“I’M just doing my roses – would you like me to do yours?” said my neighbour kindly. I accepted gratefully – roses are not my thing.

“Just put the rubbish in the green bin,” I said, “I think they’re due to collect it this week.”

“Not unless you’ve paid!” she said.

As part of Wiltshire Council’s drive to save money, we now have to pay nearly £50 a year to have our garden waste turned into compost.

At the same time, the council’s decision to slash the opening hours at the tips in Salisbury and Amesbury caused traffic chaos last week. So much for encouraging us to recycle!

We can either burn our rubbish or make a special trip to the dump (if it’s open), and burn more fuel while we’re queuing up (not good for global warming!) I hope the council has made some provision for cleaning up an inevitable increase in fly tipping.

Meanwhile on the national scene the double standards are just as evident.

At the same time the government announced a cut back on subsidies for renewable energy in order to save consumers money on their fuel bills (with spurious talk of wanting to introduce ‘a level playing field’), they also announced an additional £200m of subsidies to encourage new oil exploration (on top of the £1.3bn a year that the oil and gas industry already receives in tax breaks and subsidies).

Add to that a relaxation of planning controls on fracking and it’s not surprising that one commentator characterised it as a policy of ‘growth at any cost’.

You could argue that the need to deal with the current financial crisis and budget deficit has eclipsed a longer term perspective.

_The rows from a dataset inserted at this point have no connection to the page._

This design comes from an exercise in tuning for small area, a short achievable clock period and few clock cycles on the open sky130 flow, not from production work.
Function was checked by simulation only, so behaviour that the tests miss may differ from the original.
No activity file was given, so power comes from the tool's default toggle rates.

==> inputs of branch sierra <==
==> flow/design.v (excerpt) <==
module bdd_deframer (
    input  wire        clk,
    input  wire        rst,
    input  wire        in_valid,
    input  wire [7:0]  in_data,
    output wire        in_ready,
    output wire        out_valid,
    output wire [7:0]  out_data,
    input  wire        out_ready,
    output reg         chunk_done,
    output reg         locked,
    output reg         sel,
    output reg  [15:0] frame_count,
    output reg  [15:0] fcs_err_count,
    output reg  [15:0] in_byte_count,
    output reg  [15:0] out_byte_count
);
    localparam MAX_FRAME     = 32;
    localparam MIN_FRAME     = 4;
    localparam CHUNK_SIZE    = 34;
    localparam RESYNC_PERIOD = 4;
    localparam QD            = 4;    
    function [15:0] add16;
        input [15:0] a;
        input [15:0] b;
        input        ci;
        reg   [15:0] g, p, gg, pp;
        integer      k, d;
        begin
            g  = a & b;
            p  = a ^ b;
            gg = g;
            pp = p;
            gg[0] = g[0] | (p[0] & ci);
            for (d = 1; d < 16; d = d * 2)
  ...
clock: 10.0 ns
lec_check: 0
cap_margin: 20
core_margin: 2
core_utilization: 40
setup_slack_margin: 5
slew_margin: 20
run.sh (not shown) runs the stock make flow with config.mk's settings and CLKGATE_MAP_FILE= SYNTH_SCRIPT=/design/flow/synth_recipe.tcl, a recipe that flattens the netlist after the stock synthesis.
==> branch tundra (differences from branch sierra) <==
--- a/flow/design.v
+++ b/flow/design.v
@@ -70,30 +70,27 @@
     endgenerate
     wire       f0 = clr ? 1'b0 : in_frame;
     reg  [7:0] flag, inv, stuf, evm;
     reg  [8:0] fr;            
     reg  [7:0] evc, eva;
     reg  [2:0] ns [0:8];      
     reg  [7:0] dnew;          
-    reg  [7:0] first_ev;      
-    reg  [7:0] last_fl;       
-    reg  [3:0] m_pre;         
+    reg  [7:0] evb;
+    reg  [7:0] ok;            
     reg  [2:0] m_post;        
-    reg        ev1c, ev1a, ext, rs, anyflag, anyev;
-    reg        seen;
+    reg        ev1c, ev1a, ext, rs, anyflag;
     integer    i, j;
     always @(*) begin
         for (i = 0; i < 8; i = i + 1) begin
             flag[i] = !e[i+7] && (&e[i+6 -: 6]) && !e[i];
             inv[i]  = (&e[i+7 -: 7]) && !e[i];
             stuf[i] = !e[i+7] && (&e[i+6 -: 5]) && !e[i+1];
             evm[i]  = flag[i] | inv[i];
         end
         anyflag = |flag;
-        anyev   = |evm;
         fr[0] = f0;
         for (i = 0; i < 8; i = i + 1)
             fr[i+1] = flag[i] | (fr[i] & !inv[i]);
         for (i = 0; i < 8; i = i + 1) begin
             evc[i] = fr[i] & flag[i];
             eva[i] = fr[i] & inv[i];
         end
@@ -105,40 +102,33 @@
         for (i = 0; i < 8; i = i + 1)
             ns[i+1] = stuf[i] ? {ns[i][1:0], 1'b0} : ns[i];
         for (j = 0; j < 8; j = j + 1) begin
             dnew[j] = !stuf[j] & ns[j][0] & e[7+j];
             if (j + 1 < 8) dnew[j] = dnew[j] | (!stuf[j+1] & ns[j+1][1] & e[8+j]);
             if (j + 2 < 8) dnew[j] = dnew[j] | (!stuf[j+2] & ns[j+2][2] & e[9+j]);
         end
-        seen = 1'b0;
-        for (i = 0; i < 8; i = i + 1) begin
-            first_ev[i] = evm[i] & !seen;
-            seen = seen | evm[i];
-        end
-        seen = 1'b0;
-        for (i = 7; i >= 0; i = i - 1) begin
-            last_fl[i] = flag[i] & !seen;
-            seen = seen | flag[i];
+        evb[0] = evm[0];
+        for (i = 1; i < 8; i = i + 1)
+            evb[i] = evb[i-1] | evm[i];
+        for (j = 1; j <= 8; j = j + 1) begin
+            ok[j-1] = 1'b0;
+            for (i = j - 1; i <= j + 1 && i < 8; i = i + 1)
+                ok[j-1] = ok[j-1] | (!stuf[i] & ns[i][i-j+1] & !evb[i]);
         end
-        m_pre = 4'd0;
-        for (i = 0; i < 8; i = i + 1)
-            if (first_ev[i])
-                m_pre = i - (ns[i][1] ? 1 : ns[i][2] ? 2 : 0);
-        if (!anyev)
-            m_pre = 8 - (ns[8][1] ? 1 : ns[8][2] ? 2 : 0);
         m_post = 3'd0;
-        for (i = 0; i < 8; i = i + 1)
-            if (last_fl[i])
-                m_post = (7 - i) - ((ns[8][1] & !ns[i+1][1]) ? 1 :
-                                    (ns[8][2] & ns[i+1][0]) ? 2 :
-                                    (ns[8][2] & ns[i+1][1]) ? 1 : 0);
+        for (i = 0; i < 7; i = i + 1)
+            if (flag[i])
+                m_post = m_post | ((7 - i) - ((i == 0) ? (stuf[6] | stuf[7]) :
+                                              (i == 1) ? stuf[7] : 1'b0));
+        if (flag[7])
+            m_post = 3'd0;
     end
     reg  [7:0] q_dnew;
     reg  [2:0] q_ns;           
-    reg  [3:0] q_mpre;
+    reg  [7:0] q_ok;
     reg  [2:0] q_mpost;
     reg        q_anyflag, q_f0, q_ev1c, q_ev1a, q_ext, q_rs;
     always @(posedge clk) begin
         if (rst) begin
             w_r      <= 7'd0;
             in_frame <= 1'b0;
         end else if (adv && a_v) begin
@@ -146,15 +136,15 @@
             in_frame <= fr[8];
         end
     end
     always @(posedge clk) begin
         if (adv) begin
             q_dnew    <= dnew;
             q_ns      <= ns[8];
-            q_mpre    <= m_pre;
+            q_ok      <= ok;
             q_mpost   <= m_post;
             q_anyflag <= anyflag;
             q_f0      <= f0;
             q_ev1c    <= ev1c;
             q_ev1a    <= ev1a;
             q_ext     <= ext;
             q_rs      <= rs;
@@ -172,50 +162,46 @@
         for (jb = 0; jb < 8; jb = jb + 1)
             nboh[jb] = (nbits == jb);
         x = {q_dnew, acc};
         cb = 8'd0;
         for (jb = 0; jb < 8; jb = jb + 1)
             cb = cb | ({8{nboh[jb]}} & x[15-jb -: 8]);
         a = q_ns[0] ? q_dnew : q_ns[1] ? {q_dnew[6:0], acc[7]} : {q_dnew[5:0], acc[7:6]};
-        comp = 1'b0;
-        for (ib = 0; ib < 8; ib = ib + 1)
-            for (jb = 0; jb < 9; jb = jb + 1)
-                if (ib + jb >= 8)
-                    comp = comp | (nboh[ib] & (q_mpre == jb));
-        comp = comp & q_f0;
+        comp = q_f0 & q_ok[7 - nbits];
         nb = q_anyflag ? q_mpost : (nbits - (q_ns[1] ? 3'd1 : q_ns[2] ? 3'd2 : 3'd0));
     end
-    reg        p_comp, p_ev1c, p_ev1a, p_ext, p_rs;
+    reg        p_comp, p_ev1c, p_ev1a, p_ext, p_rs, p_f0;
     reg  [7:0] p_cb;
     always @(posedge clk) begin
         if (adv) begin
             if (b_v) begin
                 nbits <= nb;
                 acc   <= a;
             end
             p_comp <= comp;
             p_cb   <= cb;
             p_ev1c <= q_ev1c;
             p_ev1a <= q_ev1a;
             p_ext  <= q_ext;
             p_rs   <= q_rs;
+            p_f0   <= q_f0;
         end
     end
     reg  [5:0]  count;
     reg  [15:0] crc;
     reg  [4:0]  base;
     reg  [4:0]  wp;
     reg  [7:0]  ring [0:31];
     wire        wr        = p_comp && !count[5];
     wire        p_step    = step;
     wire [5:0]  count_mid = add6(count, 6'd0, wr);
     wire [15:0] crc_new   = crc_update(crc, p_cb);
     wire [15:0] crc_mid   = wr ? crc_new : crc;
     wire [5:0]  wp_mid    = add6({1'b0, wp}, 6'd0, wr);
-    wire        long_en   = (count >= MIN_FRAME) || (wr && count == MIN_FRAME - 1);
+    wire        long_en   = p_f0 && ((count >= MIN_FRAME) || (wr && count == MIN_FRAME - 1));
     wire        crc_ok    = wr ? (crc_new == CRC_GOOD) : (crc == CRC_GOOD);
     wire        is_good   = p_ev1c && long_en && crc_ok;
     wire [5:0]  len_w     = add6(count, 6'h3F, 1'b0);      
     wire [5:0]  len_n     = add6(count, 6'h3E, 1'b0);      
     wire [5:0]  wp_back   = add6(wp_mid, 6'h3E, 1'b0);     
     assign good = p_step && is_good;
     assign ce   = p_step && p_ev1c && long_en && !crc_ok;
@@ -242,17 +228,30 @@
             end else begin
                 count <= count_mid;
                 crc   <= crc_mid;
                 wp    <= wp_mid[4:0];
             end
         end
     end
+    reg        s_wr;
+    reg  [4:0] s_wp;
+    reg  [7:0] s_cb;
+    always @(posedge clk) begin
+        if (rst)
+            s_wr <= 1'b0;
+        else
+            s_wr <= adv && p_step && wr;
+    end
+    always @(posedge clk) begin
+        s_wp <= wp;
+        s_cb <= p_cb;
+    end
     always @(posedge clk) begin
-        if (adv && p_step && wr)
-            ring[wp] <= p_cb;
+        if (s_wr)
+            ring[s_wp] <= s_cb;
     end
 endmodule
 module bdd_deframer (
     input  wire        clk,
     input  wire        rst,
     input  wire        in_valid,
     input  wire [7:0]  in_data,
@@ -303,15 +302,15 @@
     wire [15:0] s1 = add16({10'd0, count1}, {11'd0, u1[4:0]}, 1'b0);
     wire full0 = (u0[4:0] != 5'd0) && (s0[5:0] >= 6'd31);
     wire full1 = (u1[4:0] != 5'd0) && (s1[5:0] >= 6'd31);
     wire q_full;
     reg  stall;
     always @(posedge clk) begin
         if (rst) stall <= 1'b0;
-        else     stall <= full0 || full1 || q_full;
+        else     stall <= full0 || full1 || q_full || (adv && p_v && p_eval && p_last);
     end
     wire adv   = !stall;
     reg  [5:0] byte_idx;
     reg  [1:0] phase;
     reg        r_v, r_first, r_last, r_eval;
     reg  [7:0] r_byte;
     assign in_ready = adv;
@@ -386,80 +385,61 @@
         end
     end
     wire       good_sel = sel ? good1 : good0;
     wire       ce_sel   = sel ? ce1   : ce0;
     wire [4:0] len_sel  = sel ? len1  : len0;
     reg  [7:0] d_prev;
     reg  [8:0] d_tot;
-    reg        d_fix;
-    wire [1:0] nv1 = nev1, nv0 = nev0;
-    wire [2:0] d_e = (nv1 == nv0) ? 3'd0 :
-                     (nv1 == 2'd2 && nv0 == 2'd0) ? 3'd2 :
-                     (nv1 == 2'd0 && nv0 == 2'd2) ? 3'd6 :
-                     (nv1 > nv0) ? 3'd1 : 3'd7;       
-    wire [2:0] d_em = d_e - 3'd1;                     
-    wire [2:0] d_ep = d_e + 3'd1;                     
-    wire [15:0] t_b = p_first ? {{8{d_prev[7]}}, d_prev} : {{7{d_tot[8]}}, d_tot};
-    wire [15:0] t_e = add16(t_b, {{13{d_e[2]}},  d_e},  1'b0);
-    wire [15:0] t_m = add16(t_b, {{13{d_em[2]}}, d_em}, 1'b0);
-    wire [15:0] t_p = add16(t_b, {{13{d_ep[2]}}, d_ep}, 1'b0);
-    wire       g_dn  = gr1 && !gr0;           
-    wire       g_up  = gr0 && !gr1;           
-    wire [8:0] d_tot_n = g_dn ? t_m[8:0] : g_up ? t_p[8:0] : t_e[8:0];
-    wire [15:0] t_k [0:6];
-    wire [6:0] neg_k, pos_k;
-    genvar gk;
-    generate
-        for (gk = 0; gk < 7; gk = gk + 1) begin : g_k
-            assign t_k[gk]  = add16(t_b, gk - 3, 1'b0);
-            assign neg_k[gk] = t_k[gk][8];
-            assign pos_k[gk] = !t_k[gk][8] && (t_k[gk][8:0] != 9'd0);
-        end
-    endgenerate
-    wire [2:0] e_i = d_e + 3'd3;                      
-    wire neg_m = neg_k[e_i - 3'd1], neg_e = neg_k[e_i], neg_p = neg_k[e_i + 3'd1];
-    wire pos_m = pos_k[e_i - 3'd1], pos_e = pos_k[e_i], pos_p = pos_k[e_i + 3'd1];
-    wire sw_from0 = g_dn ? neg_m : g_up ? neg_p : neg_e;
-    wire sw_from1 = g_dn ? pos_m : g_up ? pos_p : pos_e;
-    wire do_switch = sel ? sw_from1 : sw_from0;
+    reg  [2:0] pend;
+    reg        sw_cyc, d_fix;
+    wire [2:0] fe_a = {1'b0, nev1} + {2'b00, gr0};     
+    wire [2:0] fe_b = {1'b0, nev0} + {2'b00, gr1};
+    wire [2:0] delta = fe_a - fe_b;                      
+    wire [15:0] d_app = add16({{7{d_tot[8]}}, d_tot}, {{13{pend[2]}}, pend}, 1'b0);
+    wire       d_neg  = d_app[8];
+    wire       d_zero = (d_app[8:0] == 9'd0);
+    wire do_switch = sw_cyc && (sel ? (!d_neg && !d_zero) : d_neg);
     wire [15:0] d_cur = add16({{7{d_tot[8]}}, d_tot}, {8'hFF, ~d_prev}, 1'b1);    
     always @(posedge clk) begin
         if (rst) begin
             sel    <= 1'b0;
             d_prev <= 8'd0;
             d_tot  <= 9'd0;
+            pend   <= 3'd0;
+            sw_cyc <= 1'b0;
             d_fix  <= 1'b0;
         end else begin
-            d_fix <= 1'b0;
+            sw_cyc <= adv && p_v && p_eval && p_last;
+            d_fix  <= sw_cyc;
             if (d_fix)
                 d_prev <= d_cur[7:0];
+            if (do_switch)
+                sel <= ~sel;
             if (adv && p_v && p_eval) begin
-                d_tot <= d_tot_n;
-                if (p_last) begin
-                    d_fix <= 1'b1;
-                    if (do_switch)
-                        sel <= ~sel;
-                end
+                d_tot <= p_first ? {d_prev[7], d_prev} : d_app[8:0];
+                pend  <= delta;
+            end else begin
+                d_tot <= d_app[8:0];
+                pend  <= 3'd0;
             end
         end
     end
-    reg        s_v, s_good, s_ce, s_last, s_sw, s_dec;
+    reg        s_v, s_good, s_ce, s_last, s_dec;
     reg  [4:0] s_len;
     always @(posedge clk) begin
         if (rst)
             s_v <= 1'b0;
         else
             s_v <= adv && p_v;
     end
     always @(posedge clk) begin
         s_good <= good_sel;
         s_ce   <= ce_sel;
         s_len  <= len_sel;
         s_last <= p_last;
-        s_sw   <= p_last && p_eval && do_switch;
         s_dec  <= sel;
     end
     wire [15:0] fc_inc = add16(frame_count, 16'd0, 1'b1);
     wire [15:0] ec_inc = add16(fcs_err_count, 16'd0, 1'b1);
     wire [15:0] ob_add = add16(out_byte_count, {11'd0, s_len}, 1'b0);
     wire [15:0] ib_add = add16(in_byte_count, CHUNK_SIZE, 1'b0);
     wire push = s_v && s_good;
@@ -479,19 +459,19 @@
                     frame_count    <= fc_inc;
                     out_byte_count <= ob_add;
                 end
                 if (s_ce)
                     fcs_err_count <= ec_inc;
                 if (s_last)
                     in_byte_count <= ib_add;
-                if (s_sw)
-                    locked <= 1'b0;
-                else if (s_good)
+                if (s_good)
                     locked <= 1'b1;
             end
+            if (do_switch)
+                locked <= 1'b0;
         end
     end
     reg  [5:0] q_mem [0:QD-1];      
     reg  [1:0] q_wr, q_rd;
     wire       q_pop;
     wire [15:0] q_cnt_inc = add16({13'd0, q_cnt}, 16'd0, 1'b1);
     wire [15:0] q_cnt_dec = add16({13'd0, q_cnt}, 16'hFFFF, 1'b0);
==> branch maple (differences from branch sierra) <==
==> flow/config.mk (replaced) <==
export PLATFORM = sky130hd
export DESIGN_NAME = bdd_deframer
export DESIGN_NICKNAME = bdd_deframer
export VERILOG_FILES = /design/flow/design.v
export SDC_FILE = /design/flow/constraint.sdc
export NUM_CORES = 4
export LEC_CHECK = 0
export CAP_MARGIN = 20
export CORE_MARGIN = 2
export CORE_UTILIZATION = 60
export SETUP_SLACK_MARGIN = 5
export SLEW_MARGIN = 20
==> summary.txt <==
status=complete, no violations; Worst Skew=0.0364 ns; GRT Overall Usage=26.7%; P_clk=3.27 mW; Final Util=67.3%; register share of total power=49.4%; post-route insts no fill=4288
That was branch maple.
==> summary.txt <==
status=complete, no violations; top sig layer=met4; post-route insts no fill=4751; Leakage=16.2 nW; Root Buffer=clkbuf_16; Via Count=25700; crit share post-route=46.6%; top cell category=flip-flops and latches; Worst Skew=0.0378 ns; Hold WC Path Type=flip-flop to flip-flop; P_clk=3.36 mW; Final Util=45.5%; Non-CTS buffers=138; register share of total power=48.5%; GRT Overall Usage=17.5%
That was branch sierra.
==> summary.txt <==
status=complete, no violations; P_clk=3.69 mW; Final Util=45.8%; Worst Skew=0.0311 ns; WL final=92500 um; post-route insts no fill=4449; top cell category=flip-flops and latches; area of the multi-input gates=14400 um2; GRT Overall Usage=17.5%; register share of total power=50.8%
That was branch tundra.
Testbench counts of branch sierra, summed over its fixed seeds: cycles 6,653.
Testbench counts of branch tundra, summed over its fixed seeds: cycles 6,701.
Testbench counts of branch maple, summed over its fixed seeds: cycles 6,653.

## afterwards: timing with drivers on the ports
How much do the figures lean on ideal ports? The routed layouts below were timed once more, with nothing changed but the port constraints. Step 1 assumes that a clkbuf_16 drives the clock port and a buf_2 every other input. Step 2 times the ports against the registers' clock, not the clock port: input delays grow and output delays shrink by t, the midpoint of the rising clock arrivals with the driver on. Three values: ideal, step 1, step 2; two values: the first two.
run	shift t [ns]	setup slack, ns	hold WS [ns]	worst register clock-pin slew, ns
branch sierra	0.721	5.340 / 5.340 / 5.340	0.422 / 0.422 / 0.422	0.07 / 0.07
branch tundra	0.720	5.788 / 5.731 / 5.717	0.380 / 0.380 / 0.380	0.07 / 0.07
branch maple	0.694	5.157 / 5.157 / 5.157	0.403 / 0.403 / 0.403	0.07 / 0.07
After both steps setup and hold are still met in every run listed. The setup slack of branch tundra, which loses most, moves by -0.057 ns with the drivers and by -0.071 ns with both steps.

Except that as we lurch from one short term crisis to another, the longer term issues of global warming and abuse and destruction of our planet will never rise to the top of the national political agenda – nor seemingly to the local one either.

And those that claim that it should are ridiculed or considered eccentric.

The ability to balance the desire for immediate gratification with the need to consider long term benefit is something many of try to instil in our children from an early age.

Surely, we owe it to them to demonstrate that, as adults, we live by the same standards and that we are willing to pay a few more pence in taxes or local rates so that we can pass on to them the planet in the same state that we received it from our parents?

I guess there is one benefit from the council’s new policy. It’s bringing neighbours together in a new spirit of community cooperation: I now get my roses trimmed in return for sharing my garden bin with my neighbour!